Saved data entries:
Start of Block

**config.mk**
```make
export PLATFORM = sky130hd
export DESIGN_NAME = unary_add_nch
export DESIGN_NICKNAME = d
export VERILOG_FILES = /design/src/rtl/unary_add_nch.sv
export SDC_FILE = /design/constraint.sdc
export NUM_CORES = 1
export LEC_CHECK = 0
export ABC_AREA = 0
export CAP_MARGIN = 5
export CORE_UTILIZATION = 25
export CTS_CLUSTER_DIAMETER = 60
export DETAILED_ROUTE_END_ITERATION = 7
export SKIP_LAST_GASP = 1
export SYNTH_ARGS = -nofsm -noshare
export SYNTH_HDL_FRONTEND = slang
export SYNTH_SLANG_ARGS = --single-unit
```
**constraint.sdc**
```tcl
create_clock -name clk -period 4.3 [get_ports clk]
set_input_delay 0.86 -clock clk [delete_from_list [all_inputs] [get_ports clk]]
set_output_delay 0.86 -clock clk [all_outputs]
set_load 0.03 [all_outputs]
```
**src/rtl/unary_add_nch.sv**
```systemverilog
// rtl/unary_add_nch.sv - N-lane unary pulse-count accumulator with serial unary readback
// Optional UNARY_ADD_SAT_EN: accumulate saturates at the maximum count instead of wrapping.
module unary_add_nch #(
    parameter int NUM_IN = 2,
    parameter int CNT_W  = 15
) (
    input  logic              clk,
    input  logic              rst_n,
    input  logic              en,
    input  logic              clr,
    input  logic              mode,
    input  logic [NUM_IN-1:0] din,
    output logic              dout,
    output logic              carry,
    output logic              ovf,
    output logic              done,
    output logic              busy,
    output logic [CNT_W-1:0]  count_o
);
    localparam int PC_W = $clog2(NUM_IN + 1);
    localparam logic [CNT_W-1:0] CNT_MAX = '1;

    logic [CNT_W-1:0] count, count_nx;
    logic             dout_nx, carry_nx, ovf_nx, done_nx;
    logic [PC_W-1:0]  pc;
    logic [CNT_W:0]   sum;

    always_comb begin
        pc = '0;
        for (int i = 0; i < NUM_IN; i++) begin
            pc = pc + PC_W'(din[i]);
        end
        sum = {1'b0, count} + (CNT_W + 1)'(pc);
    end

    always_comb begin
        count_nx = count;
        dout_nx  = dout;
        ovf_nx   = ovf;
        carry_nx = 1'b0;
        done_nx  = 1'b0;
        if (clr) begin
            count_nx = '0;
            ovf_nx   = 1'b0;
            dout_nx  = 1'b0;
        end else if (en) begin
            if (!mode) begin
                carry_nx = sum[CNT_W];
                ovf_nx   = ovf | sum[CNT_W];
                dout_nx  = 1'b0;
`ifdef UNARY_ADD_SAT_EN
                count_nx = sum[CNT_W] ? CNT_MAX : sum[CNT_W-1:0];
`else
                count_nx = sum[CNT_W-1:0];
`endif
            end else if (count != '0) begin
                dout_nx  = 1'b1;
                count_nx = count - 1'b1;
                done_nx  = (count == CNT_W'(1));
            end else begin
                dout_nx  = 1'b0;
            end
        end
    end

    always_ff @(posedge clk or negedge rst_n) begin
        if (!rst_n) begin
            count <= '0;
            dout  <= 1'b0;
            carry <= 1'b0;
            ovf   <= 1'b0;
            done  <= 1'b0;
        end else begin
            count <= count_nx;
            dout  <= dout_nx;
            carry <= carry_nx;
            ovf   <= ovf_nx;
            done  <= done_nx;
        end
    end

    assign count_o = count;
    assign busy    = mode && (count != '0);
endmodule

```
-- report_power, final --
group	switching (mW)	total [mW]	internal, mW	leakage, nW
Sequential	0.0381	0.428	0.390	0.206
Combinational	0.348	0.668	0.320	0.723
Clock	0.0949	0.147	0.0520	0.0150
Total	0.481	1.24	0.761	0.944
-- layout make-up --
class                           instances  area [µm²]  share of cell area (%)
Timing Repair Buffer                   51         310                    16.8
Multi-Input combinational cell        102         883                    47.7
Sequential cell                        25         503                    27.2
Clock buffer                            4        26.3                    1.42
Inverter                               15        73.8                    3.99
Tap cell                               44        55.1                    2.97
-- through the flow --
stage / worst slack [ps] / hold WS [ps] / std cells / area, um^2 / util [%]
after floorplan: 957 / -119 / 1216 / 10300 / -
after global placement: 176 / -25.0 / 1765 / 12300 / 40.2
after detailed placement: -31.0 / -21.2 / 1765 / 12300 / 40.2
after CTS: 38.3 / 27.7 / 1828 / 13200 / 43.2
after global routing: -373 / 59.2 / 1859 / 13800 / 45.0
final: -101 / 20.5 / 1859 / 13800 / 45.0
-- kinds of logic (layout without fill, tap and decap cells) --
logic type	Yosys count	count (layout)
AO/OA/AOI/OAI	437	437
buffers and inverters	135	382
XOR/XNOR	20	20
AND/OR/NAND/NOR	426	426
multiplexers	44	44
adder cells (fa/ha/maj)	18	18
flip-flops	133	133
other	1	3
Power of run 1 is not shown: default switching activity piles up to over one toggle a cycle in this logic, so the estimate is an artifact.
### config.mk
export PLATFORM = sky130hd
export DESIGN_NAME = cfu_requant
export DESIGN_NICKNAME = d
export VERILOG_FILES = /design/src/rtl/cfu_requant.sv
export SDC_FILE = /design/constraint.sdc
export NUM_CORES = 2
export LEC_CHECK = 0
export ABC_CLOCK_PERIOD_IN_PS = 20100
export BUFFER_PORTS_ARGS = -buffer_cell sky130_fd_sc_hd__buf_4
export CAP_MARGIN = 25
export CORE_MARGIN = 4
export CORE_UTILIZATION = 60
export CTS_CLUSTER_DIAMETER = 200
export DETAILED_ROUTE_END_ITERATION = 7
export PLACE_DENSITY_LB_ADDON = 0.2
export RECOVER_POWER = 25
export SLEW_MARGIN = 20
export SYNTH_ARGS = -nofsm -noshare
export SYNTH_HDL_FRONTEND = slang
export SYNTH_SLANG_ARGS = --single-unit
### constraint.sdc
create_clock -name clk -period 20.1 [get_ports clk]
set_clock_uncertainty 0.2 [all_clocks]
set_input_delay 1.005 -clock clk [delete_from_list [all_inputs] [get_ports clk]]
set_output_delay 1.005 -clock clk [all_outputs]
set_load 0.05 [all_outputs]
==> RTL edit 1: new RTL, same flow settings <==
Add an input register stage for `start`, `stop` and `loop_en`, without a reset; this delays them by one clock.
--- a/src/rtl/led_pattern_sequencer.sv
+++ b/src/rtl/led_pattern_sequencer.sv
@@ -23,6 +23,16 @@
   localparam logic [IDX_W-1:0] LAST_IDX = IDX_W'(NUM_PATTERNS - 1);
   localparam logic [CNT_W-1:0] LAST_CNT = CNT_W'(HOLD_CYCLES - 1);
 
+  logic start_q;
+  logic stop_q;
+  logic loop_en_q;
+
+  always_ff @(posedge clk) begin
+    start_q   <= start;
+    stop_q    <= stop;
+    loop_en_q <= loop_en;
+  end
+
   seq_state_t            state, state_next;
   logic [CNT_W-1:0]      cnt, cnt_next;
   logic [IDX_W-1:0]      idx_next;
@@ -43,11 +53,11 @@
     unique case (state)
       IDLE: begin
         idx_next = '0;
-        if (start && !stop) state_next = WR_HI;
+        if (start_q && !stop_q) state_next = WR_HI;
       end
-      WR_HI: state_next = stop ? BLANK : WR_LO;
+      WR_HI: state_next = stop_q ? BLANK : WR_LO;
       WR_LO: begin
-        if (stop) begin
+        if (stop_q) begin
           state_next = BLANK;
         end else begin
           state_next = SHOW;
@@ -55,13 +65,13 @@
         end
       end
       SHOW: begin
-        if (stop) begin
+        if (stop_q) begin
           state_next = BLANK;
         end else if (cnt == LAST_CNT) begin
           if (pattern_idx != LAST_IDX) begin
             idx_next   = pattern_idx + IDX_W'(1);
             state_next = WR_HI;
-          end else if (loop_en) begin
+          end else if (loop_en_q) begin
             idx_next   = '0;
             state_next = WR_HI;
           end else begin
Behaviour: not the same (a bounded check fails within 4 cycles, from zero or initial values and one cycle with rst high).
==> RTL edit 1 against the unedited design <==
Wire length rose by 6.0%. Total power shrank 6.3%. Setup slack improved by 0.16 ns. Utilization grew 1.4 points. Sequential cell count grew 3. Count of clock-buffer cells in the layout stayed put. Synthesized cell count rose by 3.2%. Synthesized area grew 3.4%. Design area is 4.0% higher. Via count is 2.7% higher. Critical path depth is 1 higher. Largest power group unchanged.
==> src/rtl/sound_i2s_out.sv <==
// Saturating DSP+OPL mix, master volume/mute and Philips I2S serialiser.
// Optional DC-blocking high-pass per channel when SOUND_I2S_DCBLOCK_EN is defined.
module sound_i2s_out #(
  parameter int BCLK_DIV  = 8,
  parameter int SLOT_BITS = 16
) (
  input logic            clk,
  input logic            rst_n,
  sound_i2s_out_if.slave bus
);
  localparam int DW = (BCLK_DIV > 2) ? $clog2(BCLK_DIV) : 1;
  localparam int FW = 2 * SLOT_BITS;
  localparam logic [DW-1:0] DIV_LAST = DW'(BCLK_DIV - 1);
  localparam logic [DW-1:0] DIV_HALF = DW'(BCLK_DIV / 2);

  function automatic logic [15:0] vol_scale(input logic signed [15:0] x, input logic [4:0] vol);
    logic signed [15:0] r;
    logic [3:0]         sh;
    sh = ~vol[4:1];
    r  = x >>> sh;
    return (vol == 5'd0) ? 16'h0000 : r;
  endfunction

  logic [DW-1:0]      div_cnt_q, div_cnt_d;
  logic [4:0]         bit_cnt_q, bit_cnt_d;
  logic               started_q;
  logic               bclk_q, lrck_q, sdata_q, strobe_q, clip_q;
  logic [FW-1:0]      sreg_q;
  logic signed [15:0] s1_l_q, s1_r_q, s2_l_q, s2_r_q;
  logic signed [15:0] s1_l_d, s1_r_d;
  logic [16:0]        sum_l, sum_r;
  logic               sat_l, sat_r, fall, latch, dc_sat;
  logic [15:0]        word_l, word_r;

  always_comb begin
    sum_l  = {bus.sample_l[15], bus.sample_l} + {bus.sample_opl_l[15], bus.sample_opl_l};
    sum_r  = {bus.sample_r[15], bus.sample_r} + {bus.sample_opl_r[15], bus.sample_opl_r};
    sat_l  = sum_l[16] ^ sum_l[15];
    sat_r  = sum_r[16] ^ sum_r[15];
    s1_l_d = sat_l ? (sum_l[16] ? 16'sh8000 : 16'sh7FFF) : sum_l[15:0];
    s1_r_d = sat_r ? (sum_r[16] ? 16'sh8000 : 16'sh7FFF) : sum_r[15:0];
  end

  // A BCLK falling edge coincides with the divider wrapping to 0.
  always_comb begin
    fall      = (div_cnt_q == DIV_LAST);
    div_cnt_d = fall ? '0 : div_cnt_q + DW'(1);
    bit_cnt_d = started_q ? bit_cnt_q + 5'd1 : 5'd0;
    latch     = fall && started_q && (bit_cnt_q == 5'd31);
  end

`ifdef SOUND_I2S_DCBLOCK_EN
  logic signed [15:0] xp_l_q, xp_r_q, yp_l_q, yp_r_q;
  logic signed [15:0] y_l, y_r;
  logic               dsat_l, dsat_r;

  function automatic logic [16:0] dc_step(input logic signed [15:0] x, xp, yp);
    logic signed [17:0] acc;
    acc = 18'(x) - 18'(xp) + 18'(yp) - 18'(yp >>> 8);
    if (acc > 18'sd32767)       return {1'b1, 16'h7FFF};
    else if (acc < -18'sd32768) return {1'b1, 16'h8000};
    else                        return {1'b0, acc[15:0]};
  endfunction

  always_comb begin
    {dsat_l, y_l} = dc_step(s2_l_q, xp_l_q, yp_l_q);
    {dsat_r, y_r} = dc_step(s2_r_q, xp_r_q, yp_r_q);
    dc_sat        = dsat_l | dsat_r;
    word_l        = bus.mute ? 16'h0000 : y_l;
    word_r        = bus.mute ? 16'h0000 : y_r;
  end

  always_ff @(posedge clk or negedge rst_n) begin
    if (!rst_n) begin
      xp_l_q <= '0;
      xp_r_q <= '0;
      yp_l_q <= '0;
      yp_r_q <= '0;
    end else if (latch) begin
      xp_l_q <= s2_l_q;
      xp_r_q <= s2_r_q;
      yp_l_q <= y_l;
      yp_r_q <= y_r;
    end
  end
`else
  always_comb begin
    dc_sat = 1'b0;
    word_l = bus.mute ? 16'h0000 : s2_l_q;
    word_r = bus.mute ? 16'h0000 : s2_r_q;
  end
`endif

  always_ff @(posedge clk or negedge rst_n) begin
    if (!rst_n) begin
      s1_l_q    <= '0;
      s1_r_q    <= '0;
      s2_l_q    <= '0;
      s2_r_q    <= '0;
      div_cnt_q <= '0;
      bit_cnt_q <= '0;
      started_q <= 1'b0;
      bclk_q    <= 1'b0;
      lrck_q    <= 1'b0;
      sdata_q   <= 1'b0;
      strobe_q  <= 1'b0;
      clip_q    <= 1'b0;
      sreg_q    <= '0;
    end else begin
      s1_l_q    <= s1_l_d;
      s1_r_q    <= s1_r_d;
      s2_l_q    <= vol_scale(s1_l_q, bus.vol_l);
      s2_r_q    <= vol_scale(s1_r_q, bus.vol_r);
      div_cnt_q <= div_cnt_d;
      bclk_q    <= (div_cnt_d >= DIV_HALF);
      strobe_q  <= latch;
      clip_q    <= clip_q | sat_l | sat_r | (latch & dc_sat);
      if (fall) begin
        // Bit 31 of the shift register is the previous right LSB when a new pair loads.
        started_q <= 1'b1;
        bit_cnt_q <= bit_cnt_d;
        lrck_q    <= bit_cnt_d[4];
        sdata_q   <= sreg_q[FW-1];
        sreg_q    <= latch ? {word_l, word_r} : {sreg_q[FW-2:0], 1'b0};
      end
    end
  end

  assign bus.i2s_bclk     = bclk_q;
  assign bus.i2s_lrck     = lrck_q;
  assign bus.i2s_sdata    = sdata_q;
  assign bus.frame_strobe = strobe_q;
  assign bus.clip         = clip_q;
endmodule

End of Block

▶ Task to complete: In the entries above, find the line with "final: -101 / 20.5 / 1859 / 13800 / 45.0" and the line with "-43,11 +53,11 @@", then restate word for word both of them and every line between, with nothing more.

▶ Output of the exercise:
final: -101 / 20.5 / 1859 / 13800 / 45.0
-- kinds of logic (layout without fill, tap and decap cells) --
logic type	Yosys count	count (layout)
AO/OA/AOI/OAI	437	437
buffers and inverters	135	382
XOR/XNOR	20	20
AND/OR/NAND/NOR	426	426
multiplexers	44	44
adder cells (fa/ha/maj)	18	18
flip-flops	133	133
other	1	3
Power of run 1 is not shown: default switching activity piles up to over one toggle a cycle in this logic, so the estimate is an artifact.
### config.mk
export PLATFORM = sky130hd
export DESIGN_NAME = cfu_requant
export DESIGN_NICKNAME = d
export VERILOG_FILES = /design/src/rtl/cfu_requant.sv
export SDC_FILE = /design/constraint.sdc
export NUM_CORES = 2
export LEC_CHECK = 0
export ABC_CLOCK_PERIOD_IN_PS = 20100
export BUFFER_PORTS_ARGS = -buffer_cell sky130_fd_sc_hd__buf_4
export CAP_MARGIN = 25
export CORE_MARGIN = 4
export CORE_UTILIZATION = 60
export CTS_CLUSTER_DIAMETER = 200
export DETAILED_ROUTE_END_ITERATION = 7
export PLACE_DENSITY_LB_ADDON = 0.2
export RECOVER_POWER = 25
export SLEW_MARGIN = 20
export SYNTH_ARGS = -nofsm -noshare
export SYNTH_HDL_FRONTEND = slang
export SYNTH_SLANG_ARGS = --single-unit
### constraint.sdc
create_clock -name clk -period 20.1 [get_ports clk]
set_clock_uncertainty 0.2 [all_clocks]
set_input_delay 1.005 -clock clk [delete_from_list [all_inputs] [get_ports clk]]
set_output_delay 1.005 -clock clk [all_outputs]
set_load 0.05 [all_outputs]
==> RTL edit 1: new RTL, same flow settings <==
Add an input register stage for `start`, `stop` and `loop_en`, without a reset; this delays them by one clock.
--- a/src/rtl/led_pattern_sequencer.sv
+++ b/src/rtl/led_pattern_sequencer.sv
@@ -23,6 +23,16 @@
   localparam logic [IDX_W-1:0] LAST_IDX = IDX_W'(NUM_PATTERNS - 1);
   localparam logic [CNT_W-1:0] LAST_CNT = CNT_W'(HOLD_CYCLES - 1);
 
+  logic start_q;
+  logic stop_q;
+  logic loop_en_q;
+
+  always_ff @(posedge clk) begin
+    start_q   <= start;
+    stop_q    <= stop;
+    loop_en_q <= loop_en;
+  end
+
   seq_state_t            state, state_next;
   logic [CNT_W-1:0]      cnt, cnt_next;
   logic [IDX_W-1:0]      idx_next;
@@ -43,11 +53,11 @@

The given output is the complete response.